## Exercise description
Search term "little": please copy every line of the records below that contains it.

[Dataset entries]
......

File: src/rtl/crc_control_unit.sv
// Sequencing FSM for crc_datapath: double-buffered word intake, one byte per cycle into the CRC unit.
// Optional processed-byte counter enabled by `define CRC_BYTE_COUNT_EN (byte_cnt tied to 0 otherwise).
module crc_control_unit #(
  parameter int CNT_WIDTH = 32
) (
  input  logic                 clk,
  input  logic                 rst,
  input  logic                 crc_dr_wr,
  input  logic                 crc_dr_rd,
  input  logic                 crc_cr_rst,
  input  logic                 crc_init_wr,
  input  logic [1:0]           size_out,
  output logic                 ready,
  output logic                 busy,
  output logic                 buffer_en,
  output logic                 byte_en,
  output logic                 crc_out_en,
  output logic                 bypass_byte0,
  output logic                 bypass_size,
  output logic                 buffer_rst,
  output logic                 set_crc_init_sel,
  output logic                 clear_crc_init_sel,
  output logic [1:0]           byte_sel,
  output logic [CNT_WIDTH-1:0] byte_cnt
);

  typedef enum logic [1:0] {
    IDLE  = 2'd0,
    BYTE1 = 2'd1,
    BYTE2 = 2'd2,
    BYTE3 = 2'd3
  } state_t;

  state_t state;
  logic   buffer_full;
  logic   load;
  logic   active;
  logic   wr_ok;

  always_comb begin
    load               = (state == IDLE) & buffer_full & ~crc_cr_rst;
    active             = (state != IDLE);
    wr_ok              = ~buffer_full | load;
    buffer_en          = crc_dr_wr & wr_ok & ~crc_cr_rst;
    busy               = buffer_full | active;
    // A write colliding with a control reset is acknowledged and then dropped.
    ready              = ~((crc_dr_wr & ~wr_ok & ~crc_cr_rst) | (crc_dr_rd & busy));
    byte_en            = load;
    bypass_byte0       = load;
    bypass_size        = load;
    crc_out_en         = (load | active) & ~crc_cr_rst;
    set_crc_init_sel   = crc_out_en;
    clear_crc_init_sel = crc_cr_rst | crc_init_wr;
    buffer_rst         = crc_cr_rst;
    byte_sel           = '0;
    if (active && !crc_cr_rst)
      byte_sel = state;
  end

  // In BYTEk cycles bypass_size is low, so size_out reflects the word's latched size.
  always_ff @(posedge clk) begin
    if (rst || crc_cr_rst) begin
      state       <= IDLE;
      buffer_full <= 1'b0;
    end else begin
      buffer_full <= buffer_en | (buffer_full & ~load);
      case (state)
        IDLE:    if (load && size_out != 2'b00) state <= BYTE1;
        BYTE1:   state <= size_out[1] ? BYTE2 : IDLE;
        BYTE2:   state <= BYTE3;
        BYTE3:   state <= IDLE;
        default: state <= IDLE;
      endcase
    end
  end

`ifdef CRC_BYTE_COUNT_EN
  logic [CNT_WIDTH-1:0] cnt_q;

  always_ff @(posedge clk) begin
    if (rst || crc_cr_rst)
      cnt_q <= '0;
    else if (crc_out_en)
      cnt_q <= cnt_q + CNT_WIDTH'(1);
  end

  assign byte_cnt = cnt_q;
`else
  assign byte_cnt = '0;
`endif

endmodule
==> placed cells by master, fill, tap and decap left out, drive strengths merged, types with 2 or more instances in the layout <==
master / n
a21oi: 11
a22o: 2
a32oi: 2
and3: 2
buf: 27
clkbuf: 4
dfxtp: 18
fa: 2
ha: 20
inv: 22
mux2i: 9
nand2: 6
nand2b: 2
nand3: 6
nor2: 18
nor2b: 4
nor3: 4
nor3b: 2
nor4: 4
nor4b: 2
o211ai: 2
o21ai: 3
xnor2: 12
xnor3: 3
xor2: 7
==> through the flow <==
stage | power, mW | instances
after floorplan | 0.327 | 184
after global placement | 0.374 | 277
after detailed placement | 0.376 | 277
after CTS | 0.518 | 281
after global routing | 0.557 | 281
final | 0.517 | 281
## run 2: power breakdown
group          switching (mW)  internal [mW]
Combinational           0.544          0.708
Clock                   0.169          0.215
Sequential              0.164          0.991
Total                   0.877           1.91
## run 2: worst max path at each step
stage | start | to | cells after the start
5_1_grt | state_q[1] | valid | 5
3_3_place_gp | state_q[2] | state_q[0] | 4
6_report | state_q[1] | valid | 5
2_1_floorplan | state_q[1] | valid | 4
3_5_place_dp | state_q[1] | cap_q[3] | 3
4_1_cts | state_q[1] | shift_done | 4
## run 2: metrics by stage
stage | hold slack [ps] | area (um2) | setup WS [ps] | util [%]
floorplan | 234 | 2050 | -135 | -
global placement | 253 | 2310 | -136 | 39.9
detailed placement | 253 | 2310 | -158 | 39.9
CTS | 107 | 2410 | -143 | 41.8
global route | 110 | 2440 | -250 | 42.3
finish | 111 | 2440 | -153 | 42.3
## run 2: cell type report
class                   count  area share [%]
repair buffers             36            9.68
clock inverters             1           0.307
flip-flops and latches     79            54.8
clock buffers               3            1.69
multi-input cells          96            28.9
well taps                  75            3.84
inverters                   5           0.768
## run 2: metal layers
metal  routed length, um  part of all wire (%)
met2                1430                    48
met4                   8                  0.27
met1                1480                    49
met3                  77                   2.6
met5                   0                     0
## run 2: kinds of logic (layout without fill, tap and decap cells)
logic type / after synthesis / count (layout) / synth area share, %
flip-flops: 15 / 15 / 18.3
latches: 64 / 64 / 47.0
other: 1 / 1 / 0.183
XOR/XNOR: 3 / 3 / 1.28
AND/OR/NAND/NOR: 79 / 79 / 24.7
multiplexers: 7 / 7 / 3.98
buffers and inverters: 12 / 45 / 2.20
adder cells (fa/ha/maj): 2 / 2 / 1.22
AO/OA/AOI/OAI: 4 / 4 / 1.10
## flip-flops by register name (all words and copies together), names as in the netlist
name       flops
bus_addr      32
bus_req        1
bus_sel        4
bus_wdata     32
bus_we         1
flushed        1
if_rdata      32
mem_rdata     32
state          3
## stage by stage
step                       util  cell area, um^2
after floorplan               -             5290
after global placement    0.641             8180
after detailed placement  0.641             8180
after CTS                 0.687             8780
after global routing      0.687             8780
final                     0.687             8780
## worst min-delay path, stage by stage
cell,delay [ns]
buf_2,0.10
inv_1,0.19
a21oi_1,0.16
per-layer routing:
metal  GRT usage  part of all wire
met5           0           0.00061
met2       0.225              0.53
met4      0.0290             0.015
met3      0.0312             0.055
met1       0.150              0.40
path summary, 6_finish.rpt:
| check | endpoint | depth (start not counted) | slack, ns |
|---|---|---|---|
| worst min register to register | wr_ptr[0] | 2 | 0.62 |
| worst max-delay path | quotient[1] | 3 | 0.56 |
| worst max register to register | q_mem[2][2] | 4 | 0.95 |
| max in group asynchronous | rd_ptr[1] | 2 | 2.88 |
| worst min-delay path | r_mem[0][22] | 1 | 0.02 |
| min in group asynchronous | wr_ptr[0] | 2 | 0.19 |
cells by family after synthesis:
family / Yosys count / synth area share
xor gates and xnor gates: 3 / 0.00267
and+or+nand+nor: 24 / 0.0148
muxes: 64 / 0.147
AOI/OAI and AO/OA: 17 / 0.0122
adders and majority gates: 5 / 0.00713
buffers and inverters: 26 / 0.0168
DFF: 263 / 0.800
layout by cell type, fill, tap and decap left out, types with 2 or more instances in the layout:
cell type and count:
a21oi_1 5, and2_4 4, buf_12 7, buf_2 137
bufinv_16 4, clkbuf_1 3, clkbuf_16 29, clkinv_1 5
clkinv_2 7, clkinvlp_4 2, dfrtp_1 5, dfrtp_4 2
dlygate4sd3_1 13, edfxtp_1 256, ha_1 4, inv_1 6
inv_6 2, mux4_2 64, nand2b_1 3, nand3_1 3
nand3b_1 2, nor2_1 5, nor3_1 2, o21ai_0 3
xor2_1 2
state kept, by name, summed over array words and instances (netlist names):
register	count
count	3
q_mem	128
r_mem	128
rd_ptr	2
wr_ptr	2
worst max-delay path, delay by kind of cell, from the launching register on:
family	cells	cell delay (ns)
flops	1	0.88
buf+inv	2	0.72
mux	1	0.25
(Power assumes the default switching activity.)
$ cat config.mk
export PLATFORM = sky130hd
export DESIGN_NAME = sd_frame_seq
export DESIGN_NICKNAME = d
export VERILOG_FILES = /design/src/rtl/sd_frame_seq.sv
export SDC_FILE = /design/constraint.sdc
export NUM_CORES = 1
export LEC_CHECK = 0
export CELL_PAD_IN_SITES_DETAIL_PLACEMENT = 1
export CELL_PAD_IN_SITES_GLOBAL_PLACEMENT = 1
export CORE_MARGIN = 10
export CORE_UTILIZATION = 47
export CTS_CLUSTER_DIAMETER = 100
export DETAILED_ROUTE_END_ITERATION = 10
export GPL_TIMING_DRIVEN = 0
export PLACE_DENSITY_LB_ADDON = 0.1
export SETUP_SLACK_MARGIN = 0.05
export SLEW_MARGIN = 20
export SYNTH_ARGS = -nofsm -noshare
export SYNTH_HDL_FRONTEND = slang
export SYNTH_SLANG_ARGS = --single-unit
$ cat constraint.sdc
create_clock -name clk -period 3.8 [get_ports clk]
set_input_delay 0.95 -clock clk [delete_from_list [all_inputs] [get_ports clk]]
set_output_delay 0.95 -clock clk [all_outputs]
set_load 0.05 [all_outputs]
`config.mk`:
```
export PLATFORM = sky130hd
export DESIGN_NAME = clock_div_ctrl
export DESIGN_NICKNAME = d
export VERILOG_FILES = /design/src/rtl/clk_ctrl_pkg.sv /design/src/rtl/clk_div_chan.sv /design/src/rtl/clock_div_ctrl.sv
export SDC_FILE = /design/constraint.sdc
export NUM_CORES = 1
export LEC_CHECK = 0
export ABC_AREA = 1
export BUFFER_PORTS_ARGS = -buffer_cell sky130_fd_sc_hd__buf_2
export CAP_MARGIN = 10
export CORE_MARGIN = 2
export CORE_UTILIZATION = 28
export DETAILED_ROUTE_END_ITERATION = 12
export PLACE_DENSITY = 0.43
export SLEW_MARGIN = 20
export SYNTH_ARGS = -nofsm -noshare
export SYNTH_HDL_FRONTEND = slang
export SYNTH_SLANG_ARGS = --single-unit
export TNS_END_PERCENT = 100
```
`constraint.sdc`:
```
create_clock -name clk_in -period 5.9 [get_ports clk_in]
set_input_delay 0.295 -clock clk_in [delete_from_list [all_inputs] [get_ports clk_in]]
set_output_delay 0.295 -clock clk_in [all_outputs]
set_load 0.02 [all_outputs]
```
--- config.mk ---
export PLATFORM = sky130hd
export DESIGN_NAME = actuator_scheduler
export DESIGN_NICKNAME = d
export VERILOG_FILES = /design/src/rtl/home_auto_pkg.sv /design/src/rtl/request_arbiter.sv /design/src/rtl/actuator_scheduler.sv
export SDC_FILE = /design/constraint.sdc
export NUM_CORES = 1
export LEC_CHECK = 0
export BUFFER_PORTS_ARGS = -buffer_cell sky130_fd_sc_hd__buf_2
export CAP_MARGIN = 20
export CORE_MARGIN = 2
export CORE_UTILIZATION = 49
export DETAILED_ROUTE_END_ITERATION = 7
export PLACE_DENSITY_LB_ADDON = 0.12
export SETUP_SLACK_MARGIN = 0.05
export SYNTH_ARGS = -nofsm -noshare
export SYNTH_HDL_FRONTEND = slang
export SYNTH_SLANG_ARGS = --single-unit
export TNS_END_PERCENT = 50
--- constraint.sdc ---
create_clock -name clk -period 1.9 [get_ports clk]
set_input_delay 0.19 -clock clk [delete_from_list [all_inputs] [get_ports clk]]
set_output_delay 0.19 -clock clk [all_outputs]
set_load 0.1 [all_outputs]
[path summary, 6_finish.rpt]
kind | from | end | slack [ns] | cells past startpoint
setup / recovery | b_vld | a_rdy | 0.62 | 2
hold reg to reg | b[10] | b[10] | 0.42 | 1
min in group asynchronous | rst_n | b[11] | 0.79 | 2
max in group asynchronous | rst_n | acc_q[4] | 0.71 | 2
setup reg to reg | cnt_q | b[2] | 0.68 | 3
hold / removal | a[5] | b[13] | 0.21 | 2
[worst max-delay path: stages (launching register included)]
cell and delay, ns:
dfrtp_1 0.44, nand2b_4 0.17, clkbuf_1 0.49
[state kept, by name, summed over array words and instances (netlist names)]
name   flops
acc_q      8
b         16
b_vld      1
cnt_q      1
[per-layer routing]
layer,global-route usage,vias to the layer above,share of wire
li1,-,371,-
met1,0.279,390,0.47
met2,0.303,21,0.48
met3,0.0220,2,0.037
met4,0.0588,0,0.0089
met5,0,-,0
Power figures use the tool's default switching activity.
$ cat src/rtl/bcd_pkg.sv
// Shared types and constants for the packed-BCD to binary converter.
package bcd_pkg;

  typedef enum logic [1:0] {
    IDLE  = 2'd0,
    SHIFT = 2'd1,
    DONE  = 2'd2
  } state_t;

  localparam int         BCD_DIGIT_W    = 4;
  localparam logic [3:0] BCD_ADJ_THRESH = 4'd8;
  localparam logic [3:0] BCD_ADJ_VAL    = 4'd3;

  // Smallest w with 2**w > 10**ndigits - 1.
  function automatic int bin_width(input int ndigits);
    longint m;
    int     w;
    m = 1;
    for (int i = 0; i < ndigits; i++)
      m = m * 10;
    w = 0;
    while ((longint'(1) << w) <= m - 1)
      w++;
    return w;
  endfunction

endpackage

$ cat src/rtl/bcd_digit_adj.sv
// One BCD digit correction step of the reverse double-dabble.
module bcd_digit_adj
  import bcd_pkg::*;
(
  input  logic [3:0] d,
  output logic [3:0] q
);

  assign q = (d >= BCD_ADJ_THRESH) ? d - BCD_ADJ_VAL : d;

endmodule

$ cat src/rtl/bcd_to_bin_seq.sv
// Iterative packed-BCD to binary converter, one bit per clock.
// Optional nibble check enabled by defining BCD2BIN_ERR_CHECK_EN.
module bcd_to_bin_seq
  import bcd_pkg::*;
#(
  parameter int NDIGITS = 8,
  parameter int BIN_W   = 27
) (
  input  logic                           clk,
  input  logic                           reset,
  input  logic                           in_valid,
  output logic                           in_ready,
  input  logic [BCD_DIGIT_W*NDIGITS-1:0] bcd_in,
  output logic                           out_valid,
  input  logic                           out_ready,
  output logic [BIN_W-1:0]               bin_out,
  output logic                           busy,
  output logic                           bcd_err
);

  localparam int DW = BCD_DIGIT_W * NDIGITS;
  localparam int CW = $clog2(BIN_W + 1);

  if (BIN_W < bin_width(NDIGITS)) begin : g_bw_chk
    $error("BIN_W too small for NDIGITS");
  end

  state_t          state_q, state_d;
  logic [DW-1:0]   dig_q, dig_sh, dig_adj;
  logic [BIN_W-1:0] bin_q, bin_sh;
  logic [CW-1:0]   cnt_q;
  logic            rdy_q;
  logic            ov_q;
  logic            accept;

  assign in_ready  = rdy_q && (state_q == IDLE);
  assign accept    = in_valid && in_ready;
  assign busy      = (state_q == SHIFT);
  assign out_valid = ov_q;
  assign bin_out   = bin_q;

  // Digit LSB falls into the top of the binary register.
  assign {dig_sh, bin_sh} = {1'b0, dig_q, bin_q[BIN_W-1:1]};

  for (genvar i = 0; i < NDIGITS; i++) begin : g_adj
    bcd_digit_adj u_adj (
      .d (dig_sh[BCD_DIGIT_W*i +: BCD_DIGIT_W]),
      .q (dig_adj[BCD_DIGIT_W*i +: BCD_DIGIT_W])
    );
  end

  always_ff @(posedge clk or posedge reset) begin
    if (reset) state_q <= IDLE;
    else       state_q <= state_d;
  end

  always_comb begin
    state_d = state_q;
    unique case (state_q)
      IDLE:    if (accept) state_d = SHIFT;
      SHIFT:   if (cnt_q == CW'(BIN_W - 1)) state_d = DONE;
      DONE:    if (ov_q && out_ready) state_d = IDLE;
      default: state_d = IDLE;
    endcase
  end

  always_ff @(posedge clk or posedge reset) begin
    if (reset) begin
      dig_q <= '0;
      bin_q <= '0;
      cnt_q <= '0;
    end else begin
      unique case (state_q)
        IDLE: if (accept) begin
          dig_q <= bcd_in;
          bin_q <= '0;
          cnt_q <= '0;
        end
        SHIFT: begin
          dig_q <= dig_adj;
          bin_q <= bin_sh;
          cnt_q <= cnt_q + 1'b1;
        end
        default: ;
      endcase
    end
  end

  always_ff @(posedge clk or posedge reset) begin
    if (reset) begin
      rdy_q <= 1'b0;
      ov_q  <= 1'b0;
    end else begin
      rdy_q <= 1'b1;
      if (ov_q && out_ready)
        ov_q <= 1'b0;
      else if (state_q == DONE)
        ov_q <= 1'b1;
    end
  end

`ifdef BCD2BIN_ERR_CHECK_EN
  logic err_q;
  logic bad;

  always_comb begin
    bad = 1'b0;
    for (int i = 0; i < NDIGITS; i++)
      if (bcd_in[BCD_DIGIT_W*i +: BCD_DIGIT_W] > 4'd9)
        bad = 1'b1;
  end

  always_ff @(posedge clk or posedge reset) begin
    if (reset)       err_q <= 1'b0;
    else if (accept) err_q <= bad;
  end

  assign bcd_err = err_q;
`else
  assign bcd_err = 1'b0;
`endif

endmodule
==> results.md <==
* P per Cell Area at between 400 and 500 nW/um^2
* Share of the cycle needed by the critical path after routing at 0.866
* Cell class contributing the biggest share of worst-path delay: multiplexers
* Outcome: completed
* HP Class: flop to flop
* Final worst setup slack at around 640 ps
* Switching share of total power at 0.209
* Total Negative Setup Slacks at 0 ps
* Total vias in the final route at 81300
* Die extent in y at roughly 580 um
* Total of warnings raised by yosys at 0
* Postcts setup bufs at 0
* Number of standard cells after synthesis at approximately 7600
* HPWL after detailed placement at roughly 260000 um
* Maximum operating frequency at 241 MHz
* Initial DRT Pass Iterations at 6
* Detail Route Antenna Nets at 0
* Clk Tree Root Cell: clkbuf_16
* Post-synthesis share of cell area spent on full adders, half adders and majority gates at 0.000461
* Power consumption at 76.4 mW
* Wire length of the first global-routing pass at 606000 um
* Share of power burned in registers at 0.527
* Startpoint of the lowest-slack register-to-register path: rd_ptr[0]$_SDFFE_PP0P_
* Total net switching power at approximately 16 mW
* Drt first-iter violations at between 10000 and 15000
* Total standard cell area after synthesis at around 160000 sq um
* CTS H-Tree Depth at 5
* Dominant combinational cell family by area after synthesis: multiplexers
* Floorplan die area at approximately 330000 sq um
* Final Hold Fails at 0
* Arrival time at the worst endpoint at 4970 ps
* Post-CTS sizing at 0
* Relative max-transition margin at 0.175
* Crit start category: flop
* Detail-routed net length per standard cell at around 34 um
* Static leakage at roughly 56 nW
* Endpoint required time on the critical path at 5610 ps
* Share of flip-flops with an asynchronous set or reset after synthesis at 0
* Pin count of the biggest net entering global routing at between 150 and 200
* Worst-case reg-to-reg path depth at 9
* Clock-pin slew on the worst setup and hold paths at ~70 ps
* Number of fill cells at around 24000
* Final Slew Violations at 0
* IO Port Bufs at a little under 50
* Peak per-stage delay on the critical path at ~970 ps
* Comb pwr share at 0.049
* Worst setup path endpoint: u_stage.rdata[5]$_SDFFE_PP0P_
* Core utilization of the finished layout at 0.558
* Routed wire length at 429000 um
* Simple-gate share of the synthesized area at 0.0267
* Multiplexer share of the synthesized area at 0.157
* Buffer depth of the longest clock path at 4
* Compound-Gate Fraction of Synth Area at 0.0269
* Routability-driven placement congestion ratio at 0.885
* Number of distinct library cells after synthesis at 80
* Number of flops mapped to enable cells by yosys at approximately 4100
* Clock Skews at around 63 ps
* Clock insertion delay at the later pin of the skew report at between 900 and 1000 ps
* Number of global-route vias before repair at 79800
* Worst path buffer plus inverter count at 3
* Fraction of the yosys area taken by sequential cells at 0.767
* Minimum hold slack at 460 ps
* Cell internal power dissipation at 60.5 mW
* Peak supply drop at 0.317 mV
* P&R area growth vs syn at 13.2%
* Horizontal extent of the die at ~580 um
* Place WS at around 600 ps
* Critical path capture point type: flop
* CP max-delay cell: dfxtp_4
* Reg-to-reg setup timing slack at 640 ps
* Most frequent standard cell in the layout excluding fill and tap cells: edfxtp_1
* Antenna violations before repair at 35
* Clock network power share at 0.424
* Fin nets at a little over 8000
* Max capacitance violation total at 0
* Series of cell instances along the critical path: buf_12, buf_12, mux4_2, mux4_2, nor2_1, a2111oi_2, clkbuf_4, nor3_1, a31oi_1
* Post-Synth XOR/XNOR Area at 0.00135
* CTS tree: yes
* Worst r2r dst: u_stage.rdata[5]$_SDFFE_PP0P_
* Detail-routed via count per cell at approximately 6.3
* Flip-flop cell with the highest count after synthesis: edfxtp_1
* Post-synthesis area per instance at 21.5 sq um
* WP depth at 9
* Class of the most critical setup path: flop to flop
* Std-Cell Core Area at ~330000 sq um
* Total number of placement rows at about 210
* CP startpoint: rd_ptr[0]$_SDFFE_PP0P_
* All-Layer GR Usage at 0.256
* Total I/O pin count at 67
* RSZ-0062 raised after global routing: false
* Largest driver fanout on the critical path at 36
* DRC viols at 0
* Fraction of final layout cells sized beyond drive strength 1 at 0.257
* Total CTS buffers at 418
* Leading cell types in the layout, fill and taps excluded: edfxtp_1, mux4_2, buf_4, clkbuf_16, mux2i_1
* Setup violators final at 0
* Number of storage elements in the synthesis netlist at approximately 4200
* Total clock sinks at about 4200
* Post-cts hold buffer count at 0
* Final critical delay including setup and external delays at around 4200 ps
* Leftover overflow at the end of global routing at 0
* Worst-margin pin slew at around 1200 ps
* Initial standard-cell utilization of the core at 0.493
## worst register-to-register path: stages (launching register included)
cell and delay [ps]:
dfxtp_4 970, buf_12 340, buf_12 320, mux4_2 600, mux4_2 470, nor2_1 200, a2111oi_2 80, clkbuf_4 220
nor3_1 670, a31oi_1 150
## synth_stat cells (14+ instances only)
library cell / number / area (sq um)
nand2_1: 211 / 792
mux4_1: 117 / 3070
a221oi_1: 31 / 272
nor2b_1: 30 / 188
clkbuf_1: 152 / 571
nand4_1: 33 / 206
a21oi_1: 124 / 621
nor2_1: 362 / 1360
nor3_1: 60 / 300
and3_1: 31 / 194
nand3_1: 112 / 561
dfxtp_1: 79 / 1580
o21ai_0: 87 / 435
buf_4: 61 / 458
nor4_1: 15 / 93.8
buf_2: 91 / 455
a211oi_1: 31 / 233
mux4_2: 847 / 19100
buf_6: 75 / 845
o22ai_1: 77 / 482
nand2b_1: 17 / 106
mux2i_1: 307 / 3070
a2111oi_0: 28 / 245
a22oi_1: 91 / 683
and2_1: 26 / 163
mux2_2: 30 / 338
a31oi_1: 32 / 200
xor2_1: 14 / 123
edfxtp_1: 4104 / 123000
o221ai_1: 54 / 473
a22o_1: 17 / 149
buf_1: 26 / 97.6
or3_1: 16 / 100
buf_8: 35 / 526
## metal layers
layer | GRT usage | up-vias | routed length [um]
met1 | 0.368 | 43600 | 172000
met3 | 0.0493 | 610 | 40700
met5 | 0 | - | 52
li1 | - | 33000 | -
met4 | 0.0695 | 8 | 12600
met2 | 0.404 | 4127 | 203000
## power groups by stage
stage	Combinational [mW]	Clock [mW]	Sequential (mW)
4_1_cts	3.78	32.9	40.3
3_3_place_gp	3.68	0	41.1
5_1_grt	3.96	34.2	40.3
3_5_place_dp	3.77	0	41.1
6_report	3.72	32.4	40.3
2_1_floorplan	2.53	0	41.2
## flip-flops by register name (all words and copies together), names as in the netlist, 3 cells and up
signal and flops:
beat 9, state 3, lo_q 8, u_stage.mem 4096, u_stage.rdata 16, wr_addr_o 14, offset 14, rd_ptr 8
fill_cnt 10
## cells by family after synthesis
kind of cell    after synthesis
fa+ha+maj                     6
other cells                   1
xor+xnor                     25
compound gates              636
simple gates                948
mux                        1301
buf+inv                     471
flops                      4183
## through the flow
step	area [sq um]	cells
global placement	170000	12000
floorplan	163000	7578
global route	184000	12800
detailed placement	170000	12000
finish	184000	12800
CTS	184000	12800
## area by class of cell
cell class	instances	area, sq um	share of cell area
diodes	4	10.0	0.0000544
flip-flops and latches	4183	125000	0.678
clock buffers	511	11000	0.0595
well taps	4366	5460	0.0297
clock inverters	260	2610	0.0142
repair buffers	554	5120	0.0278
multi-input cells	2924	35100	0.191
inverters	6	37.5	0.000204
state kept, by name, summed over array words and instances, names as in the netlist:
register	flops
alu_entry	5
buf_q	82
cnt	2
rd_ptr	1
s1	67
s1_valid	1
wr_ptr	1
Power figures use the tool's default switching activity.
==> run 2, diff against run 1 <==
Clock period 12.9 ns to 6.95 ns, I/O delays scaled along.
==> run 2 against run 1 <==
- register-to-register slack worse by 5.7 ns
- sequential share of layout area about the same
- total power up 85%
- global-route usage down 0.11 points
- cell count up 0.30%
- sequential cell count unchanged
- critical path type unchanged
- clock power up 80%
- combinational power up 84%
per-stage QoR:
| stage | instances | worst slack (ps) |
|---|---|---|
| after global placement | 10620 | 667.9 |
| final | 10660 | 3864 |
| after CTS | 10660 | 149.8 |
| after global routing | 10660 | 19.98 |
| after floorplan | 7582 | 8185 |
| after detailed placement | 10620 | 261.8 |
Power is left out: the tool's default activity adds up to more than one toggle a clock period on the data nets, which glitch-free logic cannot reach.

......

## Result for this task
* IO Port Bufs at a little under 50
* Fin nets at a little over 8000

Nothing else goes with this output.